Size/time‑bounded batcher for embedding generation.

Torus.Embeddings.Batcher is a long‑running GenServer that collects individual generate/2 calls, groups them into a single batch, and forwards the batch to the configured embedding_module.

Why batch?

Fewer model / network invocations – one request with n terms is cheaper than n single‑term requests.
Lower latency under load – callers wait only for the current batch to flush, not for an entire queue of independent requests.
Higher throughput per API quota – most providers charge per request, so batched calls extract more value from the same quota.

Flush conditions

A batch is flushed when either condition is met (whichever comes first):

the queue reaches max_batch_size terms, or
max_batch_wait_ms elapses after the first term was queued.

Both limits are fully configurable.

Configuration

It's considered a good practise to batch requests to the embedding module, especially when you are dealing with a high-traffic applications.

To use it:

Add the following to your config.exs:

 config :torus, batcher: Torus.Embeddings.Batcher

 config :torus, Torus.Embeddings.Batcher,
    max_batch_size: 10,
    default_batch_timeout: 100,
    embedding_module: Torus.Embeddings.HuggingFace

Add it to your supervision tree:

def start(_type, _args) do
  children = [
    # Your deps
    Torus.Embeddings.Batcher
  ]

  opts = [strategy: :one_for_one, name: YourApp.Supervisor]
  Supervisor.start_link(children, opts)
end

Configure your embedding_module of choice (see corresponding section)

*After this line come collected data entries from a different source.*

--- config.mk ---
export PLATFORM = sky130hd
export DESIGN_NAME = motor_monitor_readback_regs
export DESIGN_NICKNAME = d
export VERILOG_FILES = /design/src/verilog/monitor_pkg.sv /design/src/verilog/monitor_store.sv /design/src/verilog/motor_monitor_readback_regs.sv
export SDC_FILE = /design/constraint.sdc
export NUM_CORES = 1
export LEC_CHECK = 0
export BUFFER_PORTS_ARGS = -buffer_cell sky130_fd_sc_hd__buf_2
export CORE_MARGIN = 4
export CORE_UTILIZATION = 62
export CTS_BUF_LIST = sky130_fd_sc_hd__clkbuf_4 sky130_fd_sc_hd__clkbuf_8
export DETAILED_ROUTE_END_ITERATION = 8
export HOLD_SLACK_MARGIN = 0.02
export PLACE_DENSITY = 0.82
export SKIP_CTS_REPAIR_TIMING = 1
export SYNTH_ARGS = -nofsm -noshare
export SYNTH_HDL_FRONTEND = slang
export SYNTH_SLANG_ARGS = --single-unit
--- constraint.sdc ---
create_clock -name clk -period 14.3 [get_ports clk]
set_input_delay 4.29 -clock clk [delete_from_list [all_inputs] [get_ports clk]]
set_output_delay 4.29 -clock clk [all_outputs]
set_load 0.005 [all_outputs]
--- src/verilog/monitor_pkg.sv ---
package monitor_pkg;

    // ==========================================================
    // sizes
    localparam int ADDR_W = 12;
    localparam int DATA_W = 32;
    localparam int CODE_W = 16;
    localparam int IDX_W = 4;
    localparam int WORDS = 9;

    // ==========================================================
    // register offsets as printed (word-granular device map)
    localparam logic [11:0] OFS_SPEED_ESTIMATE = 12'h196;
    localparam logic [11:0] OFS_SUPPLY_BUS_CURRENT = 12'h410;
    localparam logic [11:0] OFS_PHASE_A_CURRENT = 12'h440;
    localparam logic [11:0] OFS_PHASE_B_CURRENT = 12'h442;
    localparam logic [11:0] OFS_PHASE_C_CURRENT = 12'h444;
    localparam logic [11:0] OFS_SENSE_AMP_GAIN_CODE = 12'h468;
    localparam logic [11:0] OFS_VOLTAGE_RANGE_CODE = 12'h472;
    localparam logic [11:0] OFS_SUPPLY_VOLTAGE = 12'h474;
    localparam logic [11:0] OFS_PHASE_A_VOLTAGE_DETECT = 12'h47a;

    // ==========================================================
    // storage slot of each register
    localparam logic [3:0] IDX_SPEED_ESTIMATE = 4'h0;
    localparam logic [3:0] IDX_SUPPLY_BUS_CURRENT = 4'h1;
    localparam logic [3:0] IDX_PHASE_A_CURRENT = 4'h2;
    localparam logic [3:0] IDX_PHASE_B_CURRENT = 4'h3;
    localparam logic [3:0] IDX_PHASE_C_CURRENT = 4'h4;
    localparam logic [3:0] IDX_SENSE_AMP_GAIN_CODE = 4'h5;
    localparam logic [3:0] IDX_VOLTAGE_RANGE_CODE = 4'h6;
    localparam logic [3:0] IDX_SUPPLY_VOLTAGE = 4'h7;
    localparam logic [3:0] IDX_PHASE_A_VOLTAGE_DETECT = 4'h8;
    localparam logic [3:0] IDX_NONE = 4'hf;

    // ==========================================================
    // reset values and code meanings
    localparam logic [31:0] RST_WORD = 32'h0000_0000;
    localparam logic [15:0] RST_CODE = 16'h0000;
    localparam logic [15:0] GAIN_TOP_X8 = 16'h0000;
    localparam logic [15:0] GAIN_TOP_X4 = 16'h0001;
    localparam logic [15:0] GAIN_TOP_X2 = 16'h0002;
    localparam logic [15:0] GAIN_TOP_X1 = 16'h0003;
    localparam logic [15:0] RANGE_60V = 16'h0000;
    localparam logic [15:0] RANGE_30V = 16'h0001;
    localparam logic [15:0] RANGE_15V = 16'h0002;
    localparam int FRAC_BITS = 27;
    localparam int READ_LATENCY = 2;

    // ==========================================================
    // carriers
    typedef struct packed {
        logic rd;
        logic wr;
        logic [11:0] addr;
        logic [31:0] wdata;
    } host_req_s;

    typedef struct packed {
        logic valid;
        logic [3:0] idx;
        logic [31:0] data;
    } mon_upd_s;

    // ==========================================================
    // offset to slot, IDX_NONE when unmapped
    function automatic logic [3:0] addr_to_idx(input logic [11:0] a);
        logic [3:0] r;
        r = IDX_NONE;
        unique case (a)
            OFS_SPEED_ESTIMATE: r = IDX_SPEED_ESTIMATE;
            OFS_SUPPLY_BUS_CURRENT: r = IDX_SUPPLY_BUS_CURRENT;
            OFS_PHASE_A_CURRENT: r = IDX_PHASE_A_CURRENT;
            OFS_PHASE_B_CURRENT: r = IDX_PHASE_B_CURRENT;
            OFS_PHASE_C_CURRENT: r = IDX_PHASE_C_CURRENT;
            OFS_SENSE_AMP_GAIN_CODE: r = IDX_SENSE_AMP_GAIN_CODE;
            OFS_VOLTAGE_RANGE_CODE: r = IDX_VOLTAGE_RANGE_CODE;
            OFS_SUPPLY_VOLTAGE: r = IDX_SUPPLY_VOLTAGE;
            OFS_PHASE_A_VOLTAGE_DETECT: r = IDX_PHASE_A_VOLTAGE_DETECT;
            default: r = IDX_NONE;
        endcase
        return r;
    endfunction

    // 16-bit code slots
    function automatic logic is_code_idx(input logic [3:0] i);
        return (i == IDX_SENSE_AMP_GAIN_CODE) ||
               (i == IDX_VOLTAGE_RANGE_CODE);
    endfunction

endpackage

--- src/verilog/monitor_store.sv ---
`timescale 1ns/100ps

module monitor_store (
    // clock and reset
    input wire logic clk,
    input wire logic rst_n,
    // write port
    input wire logic wr_en,
    input wire logic [3:0] wr_idx,
    input wire logic [31:0] wr_data,
    // read port, data one cycle after the index
    input wire logic [3:0] rd_idx,
    output logic [31:0] rd_data
);

    // ==========================================================
    // storage
    logic [31:0] mem_reg [monitor_pkg::WORDS];
    logic [31:0] mem_next [monitor_pkg::WORDS];
    logic [31:0] rd_data_reg;
    logic [31:0] rd_data_next;

    // next contents; a read in the write cycle sees the old word
    always_comb begin
        for (int i = 0; i < monitor_pkg::WORDS; i++) begin
            mem_next[i] = mem_reg[i];
        end
        if (wr_en && (int'(wr_idx) < monitor_pkg::WORDS)) begin
            mem_next[wr_idx] = wr_data;
        end
        rd_data_next = monitor_pkg::RST_WORD;
        if (int'(rd_idx) < monitor_pkg::WORDS) begin
            rd_data_next = mem_reg[rd_idx];
        end
    end

    // flops, every slot cleared by reset
    always_ff @(posedge clk or negedge rst_n) begin
        if (!rst_n) begin
            for (int i = 0; i < monitor_pkg::WORDS; i++) begin
                mem_reg[i] <= monitor_pkg::RST_WORD;
            end
            rd_data_reg <= monitor_pkg::RST_WORD;
        end else begin
            for (int i = 0; i < monitor_pkg::WORDS; i++) begin
                mem_reg[i] <= mem_next[i];
            end
            rd_data_reg <= rd_data_next;
        end
    end

    assign rd_data = rd_data_reg;

endmodule

--- src/verilog/motor_monitor_readback_regs.sv ---
// Summary of operation
// speed estimate word, read only, 2^27 scaled
// supply bus current word, read only
// three phase current words, same scaling
// sense amp gain code, 16 bits, 0..3
// voltage range code, 16 bits, 0..2
// supply voltage word, read only
// phase A detection voltage word, read only
// all 32-bit words reset to zero
// both 16-bit codes reset to zero
// voltage range code sits at 0x472
// host writes ignored, reads have no effects
`timescale 1ns/100ps

module motor_monitor_readback_regs (
    // clock and reset
    input wire logic clk,
    input wire logic arst_n,
    // host register access
    input wire monitor_pkg::host_req_s host_req,
    output logic [31:0] host_rdata,
    output logic host_rvalid,
    output logic host_rerr,
    // live values from the control algorithm
    input wire monitor_pkg::mon_upd_s mon_upd
);

    // ==========================================================
    // reset release synchroniser
    logic rst_meta_reg;
    logic rst_sync_reg;

    // two stages so release never lands near a clock edge
    always_ff @(posedge clk or negedge arst_n) begin
        if (!arst_n) begin
            rst_meta_reg <= 1'b0;
            rst_sync_reg <= 1'b0;
        end else begin
            rst_meta_reg <= 1'b1;
            rst_sync_reg <= rst_meta_reg;
        end
    end

    // ==========================================================
    // producer side
    logic [3:0] rd_idx;
    logic [31:0] upd_data;
    logic upd_en;

    // code slots keep only 16 bits so upper bits always read zero
    always_comb begin
        upd_en = mon_upd.valid;
        upd_data = mon_upd.data;
        if (monitor_pkg::is_code_idx(mon_upd.idx)) begin
            upd_data = {16'h0000, mon_upd.data[15:0]};
        end
    end

    // offset decode; 0x472 is the range code slot
    assign rd_idx = monitor_pkg::addr_to_idx(host_req.addr);

    logic [31:0] store_rdata;

    // storage; the host write port is deliberately absent
    monitor_store u_store (
        .clk(clk),
        .rst_n(rst_sync_reg),
        .wr_en(upd_en),
        .wr_idx(mon_upd.idx),
        .wr_data(upd_data),
        .rd_idx(rd_idx),
        .rd_data(store_rdata)
    );

    // ==========================================================
    // read answer pipeline
    logic rd_p1_reg;
    logic rd_p1_next;
    logic err_p1_reg;
    logic err_p1_next;
    logic [31:0] rdata_reg;
    logic [31:0] rdata_next;
    logic rvalid_reg;
    logic rvalid_next;
    logic rerr_reg;
    logic rerr_next;

    // reads have no side effects; writes never reach storage
    always_comb begin
        rd_p1_next = host_req.rd;
        err_p1_next = host_req.rd && (rd_idx == monitor_pkg::IDX_NONE);
        rvalid_next = rd_p1_reg;
        rerr_next = rd_p1_reg && err_p1_reg;
        rdata_next = rdata_reg;
        if (rd_p1_reg) begin
            // unmapped offsets answer zero with an error flag
            rdata_next = err_p1_reg ? monitor_pkg::RST_WORD : store_rdata;
        end
    end

    // answer flops, cleared by reset
    always_ff @(posedge clk or negedge rst_sync_reg) begin
        if (!rst_sync_reg) begin
            rd_p1_reg <= 1'b0;
            err_p1_reg <= 1'b0;
            rdata_reg <= monitor_pkg::RST_WORD;
            rvalid_reg <= 1'b0;
            rerr_reg <= 1'b0;
        end else begin
            rd_p1_reg <= rd_p1_next;
            err_p1_reg <= err_p1_next;
            rdata_reg <= rdata_next;
            rvalid_reg <= rvalid_next;
            rerr_reg <= rerr_next;
        end
    end

    assign host_rdata = rdata_reg;
    assign host_rvalid = rvalid_reg;
    assign host_rerr = rerr_reg;

    // ==========================================================
    // helper state for checks: shadow of speed, touched flags
    logic [31:0] shadow_speed_reg;
    logic speed_seen_reg;
    logic gain_seen_reg;
    logic hit_speed;
    logic hit_gain;

    assign hit_speed = mon_upd.valid &&
        (mon_upd.idx == monitor_pkg::IDX_SPEED_ESTIMATE);
    assign hit_gain = mon_upd.valid &&
        (mon_upd.idx == monitor_pkg::IDX_SENSE_AMP_GAIN_CODE);

    always_ff @(posedge clk or negedge rst_sync_reg) begin
        if (!rst_sync_reg) begin
            shadow_speed_reg <= monitor_pkg::RST_WORD;
            speed_seen_reg <= 1'b0;
            gain_seen_reg <= 1'b0;
        end else begin
            if (hit_speed) begin
                shadow_speed_reg <= mon_upd.data;
                speed_seen_reg <= 1'b1;
            end
            if (hit_gain) begin
                gain_seen_reg <= 1'b1;
            end
        end
    end

    // ==========================================================
    // assertions
    property p_read_latency;
        @(posedge clk) disable iff (!rst_sync_reg)
        host_req.rd |-> ##2 host_rvalid;
    endproperty
    a_read_latency: assert property (p_read_latency)
        else $error("read answer not two cycles after request");

    property p_speed_value;
        @(posedge clk) disable iff (!rst_sync_reg)
        (host_req.rd && !hit_speed &&
         host_req.addr == monitor_pkg::OFS_SPEED_ESTIMATE)
        |-> ##2 (host_rdata == $past(shadow_speed_reg, 2)) && !host_rerr;
    endproperty
    a_speed_value: assert property (p_speed_value)
        else $error("speed estimate readback differs from last update");

    property p_speed_reset;
        @(posedge clk) disable iff (!rst_sync_reg)
        (host_req.rd && !speed_seen_reg && !hit_speed &&
         host_req.addr == monitor_pkg::OFS_SPEED_ESTIMATE)
        |-> ##2 host_rdata == 32'h0000_0000;
    endproperty
    a_speed_reset: assert property (p_speed_reset)
        else $error("speed estimate not zero after reset");

    property p_gain_reset;
        @(posedge clk) disable iff (!rst_sync_reg)
        (host_req.rd && !gain_seen_reg && !hit_gain &&
         host_req.addr == monitor_pkg::OFS_SENSE_AMP_GAIN_CODE)
        |-> ##2 host_rvalid && host_rdata == 32'h0000_0000;
    endproperty
    a_gain_reset: assert property (p_gain_reset)
        else $error("gain code not zero after reset");

    property p_gain_upper;
        @(posedge clk) disable iff (!rst_sync_reg)
        (host_req.rd &&
         host_req.addr == monitor_pkg::OFS_SENSE_AMP_GAIN_CODE)
        |-> ##2 host_rdata[31:16] == 16'h0000;
    endproperty
    a_gain_upper: assert property (p_gain_upper)
        else $error("gain code upper half not zero");

    property p_range_slot;
        @(posedge clk) disable iff (!rst_sync_reg)
        (host_req.rd && host_req.addr == 12'h472)
        |-> ##2 host_rvalid && !host_rerr && host_rdata[31:16] == 16'h0000;
    endproperty
    a_range_slot: assert property (p_range_slot)
        else $error("range code not answered at its offset");

    property p_unmapped;
        @(posedge clk) disable iff (!rst_sync_reg)
        (host_req.rd && rd_idx == monitor_pkg::IDX_NONE)
        |-> ##2 host_rvalid && host_rerr && host_rdata == 32'h0000_0000;
    endproperty
    a_unmapped: assert property (p_unmapped)
        else $error("unmapped read not flagged");

    property p_write_silent;
        @(posedge clk) disable iff (!rst_sync_reg)
        (host_req.wr && !host_req.rd) |-> ##2 !host_rvalid;
    endproperty
    a_write_silent: assert property (p_write_silent)
        else $error("write produced an answer");

    property p_write_no_store;
        @(posedge clk) disable iff (!rst_sync_reg)
        (host_req.wr && !hit_speed) |=>
            $stable(u_store.mem_reg[monitor_pkg::IDX_SPEED_ESTIMATE]);
    endproperty
    a_write_no_store: assert property (p_write_no_store)
        else $error("write disturbed the stored speed word");

endmodule

Word-level counts from Yosys, hierarchy flattened
Index checks and enable logic that the tools add are counted.
Word-level totals
  bits in registers: 358
  input bits: 85
  logic and storage cells: 51
  output and inout port bits: 34
Cells by class
  reduce and logical (&&, ||, !) cells: 5
  bitwise gates (word level): 2
  equality and inequality tests: 12
  $lt $le $gt $ge: 5
  multiplexer cells: 10
Operator list (count)
  bitwise mux 288 bit: 1
  2-to-1 mux 32 bit: 6
  binary-select mux 32 bit (select 4 bit): 1
  demux 32 bit (select 4 bit): 1
  equality test 12 x 11 -> 1 bit, second input constant: 8
  case mux 4 bit (9 select lines): 1
  equality test 12 x 9 -> 1 bit, second input constant: 1
  greater-or-equal comparator 5 bit, second input constant: 2
  inverter 4 -> 5 bit: 2
  equality test 4 x 3 -> 1 bit, second input constant: 2
  less-than comparator 4 bit, second input constant: 2
  less-than comparator 5 x 1 -> 1 bit, second input constant: 1
  equality test 4 bit, second input constant: 1
  logical AND 1 bit: 4
  logical OR 1 bit: 1

Depth between registers and ports, before layout
  depth in word-level cells: 7
  mapped depth: 10
  gate-level depth less buffers: 6

Cells and area by module
Synthesis repeated with hierarchy kept, for this count alone.
Unflattened totals
  cells, all modules: 1127
  area total of the unflattened synthesis: 15768.9 um^2
By module, submodules not included
  monitor_store: area each 13830.8 um^2, instances 1, cells each 919, sequential area each 8007.7 um^2
  motor_monitor_readback_regs: area each 1938.1 um^2, instances 1, cells each 208, sequential area each 950.9 um^2

Worst setup path before layout
No wires, ideal clock.
  kind: input-to-reg
  from: input host_req[34] (netlist bit)
  to: register u_store.rd_data_reg[0] (netlist: u_store.rd_data[0])
  stages on the path: 9
  buffers on the path: 3
  arrival time: 6.192 ns
  library setup time: 0.122 ns
  data required time: 14.178 ns
  slack: 7.987 ns
  path through: clkbuf_1 > or4_1 > a211oi_2 > nor2_1 > buf_2 > buf_1 > nand3_1 > nand3_1 > a32o_1
Between the ends
  longest elaborated chain between the ends: 7
  elaborated cells between the ends (all ways): 16
  those cells by class: order compare (1); eq/ne (9); mux (5); bitwise (1)
RTL lines
  start: declaration: line motor_monitor_readback_regs.sv:20  | input wire monitor_pkg::host_req_s host_req,
  equality test 12 x 11 -> 1 bit or equality test 12 x 9 -> 1 bit (tied branches): line monitor_pkg.sv:70  | unique case (a)
  case mux 4 bit (9 select lines) *: line monitor_pkg.sv:70
  inverter 4 -> 5 bit (not written as such): line monitor_store.sv:33  | rd_data_next = mem_reg[rd_idx];
  binary-select mux 32 bit (select 4 bit): line monitor_store.sv:33
  2-to-1 mux 32 bit (not written as such) (2 in series): line monitor_store.sv:33
  2-to-1 mux 32 bit *: line monitor_store.sv:32  | if (int'(rd_idx) < monitor_pkg::WORDS) begin
  via u_store.rd_data_next[0]: line monitor_store.sv:21  | logic [31:0] rd_data_next;
  end signal: assignment: line monitor_store.sv:43  | rd_data_reg <= monitor_pkg::RST_WORD;
  end signal: assignment: line monitor_store.sv:48  | rd_data_reg <= rd_data_next;
  end: declaration: line monitor_store.sv:20  | logic [31:0] rd_data_reg;
Mark *: on every way through the listed nets, which the timed path passes. The rest lies on a longest branch. The select of a mux whose other input is x is not followed.
A chain may end at the register's enable or synchronous reset.

Final worst setup path
  from: input host_req[37] (netlist bit)
  to: register u_store.rd_data_reg[27] (netlist: u_store.rd_data[27])
The elaborated chain is that of the path after synthesis.

==> impl_metrics.py <==
metrics = {
    "outcome": {
        "status": "finished, final reports clean",
    },
    "placement": {
        "hpwlAfterDp_um": 21600,
        "globalplace.congestion": 0.823,
        "portBuffers": 85,
    },
    "die": {
        "die_w_um": 168,
        "fp.coreArea_um2": 25200,
        "dieArea_um2": 28200,
        "io_pins": 119,
        "std_cell_rows": 58,
        "die_h_um": 168,
        "start_util": 0.630,
    },
    "power": {
        "peakVddDrop_uv": 70.8,
        "power_density_nw_per_um2": 139,
        "p_leak_nw": 8.18,
    },
    "clock_network": {
        "insertion_delay_ps": 590,
        "cts_tree": "built",
        "clk_pin_slew_ps": 60,
        "clockBufferDepth": 3,
        "clock_sinks": 358,
        "root_buffer": "clkbuf_8",
        "numCtsBuffers": 56,
        "htree_num_levels": 2,
    },
    "sta": {
        "fin_skew_ps": 12.0,
        "fin_crit_ps": 7070,
        "fmax_mhz": 141,
        "worst_pin_slew_ps": 1290,
        "drv_slew": 0,
        "rsz0062_at_grt": "false",
        "final.setup.tns_ps": 0,
        "relSlewSlack": 0.141,
        "setup_viol": 0,
        "finalCritPeriodShare": 0.495,
        "hold_violations": 0,
    },
    "synth": {
        "synth_cell_types": 54,
        "synthArstFlopShare": 1.00,
        "yosysTopAreaCellShare": 0.565,
        "synth-edff-count": 0,
        "synth_flop_cell": "dfrtp_1",
        "synth_most_common_cell": "dfrtp_1",
        "synthCells": 1523,
        "ys_seq_area_frac": 0.565,
        "synth_nets": 1608,
        "synth_area_um2": 15900,
        "yosys-top-cells-area": "dfrtp_1 56%, mux2_2 10%, o21ai_0 6.6%, nand2_1 5.4%, nand3_1 5.1%",
        "ys_warn_count": 0,
        "synth_top_area_cell": "dfrtp_1",
        "ys_ff_latch": 358,
        "ys_top_cells_by_count": "358 x dfrtp_1, 227 x nand2_1, 208 x o21ai_0, 161 x nand3_1, 144 x mux2_2",
        "post_synth.cell_area_avg_um2": 10.4,
    },
    "setup_path": {
        "cp-end-kind": "flop",
        "crit_type": "input port to flop",
        "crit_start": "host_req[37]",
        "start_kind": "input port",
        "worstReg2RegStart": "rst_sync_reg",
        "crit_end": "u_store.rd_data[27]",
        "r2r-end": "u_store.rd_data[20]",
        "reg2reg_depth": 2,
        "rrSetupSlack_ps": 11530,
        "critical_path.max_fanout": 18,
        "critPathRequiredTime_ps": 14800,
        "arrival_ps": 7570,
    },
    "finish": {
        "fillers": 1851,
        "syn2layout_area_growth_pct": 11.2,
        "antennaDiodeCount": 0,
        "largest_reg_flops": 288,
        "fin_util": 0.700,
        "drive_above_1_share": 0.232,
        "nets": 1649,
    },
    "routing": {
        "viasPerCell": 6.36,
        "drcViolationCount": 0,
        "wire_per_inst_um": 21.2,
        "drt-initial-drc-count": 1340,
        "wl_um": 41000,
        "first_pass_iters": 5,
        "num_vias": 12314,
        "ant_nets": 0,
    },
    "global_routing": {
        "first_global_vias": 12442,
        "grt_max_degree": 97,
        "antenna_found_initial": 2,
        "overflow": 0,
        "gr-usage-all-layers": 0.290,
        "grt_pass1_wl_um": 65800,
    },
    "min_path": {
        "hold_path.class": "flop to flop",
    },
    "flow_run": {
        "maxCapViolCount": 0,
    },
}
logic make-up (layout without fill, tap and decap cells):
family,count (synthesis),after routing,synth area share
DFF,358,358,0.565
and+or+nand+nor,535,535,0.171
xor gates and xnor gates,1,1,0.000552
AOI/OAI and AO/OA,324,324,0.122
muxes,144,144,0.102
other,1,1,0.000236
buffers and inverters,160,243,0.0394
worst min-delay path by stage:
stage,depth (start not counted),endpoint,startpoint
final,0,rst_sync_reg,rst_meta_reg
after global routing,0,rst_sync_reg,rst_meta_reg
after CTS,0,rst_sync_reg,rst_meta_reg
after detailed placement,0,rst_sync_reg,rst_meta_reg
after global placement,0,rst_sync_reg,rst_meta_reg
after floorplan,0,rst_sync_reg,rst_meta_reg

And you should be good to call Torus.to_vector/1 and Torus.to_vectors/1 functions.

Also, you can configure call_timeout option in Torus.to_vector/2 and Torus.to_vectors/2 functions to override the default timeout for the batching call. This is useful if you're okay to wait longer for the batch to flush and your embedder to generate the embedding.

See Torus.semantic/5 on how to use this module to introduce semantic search in your application.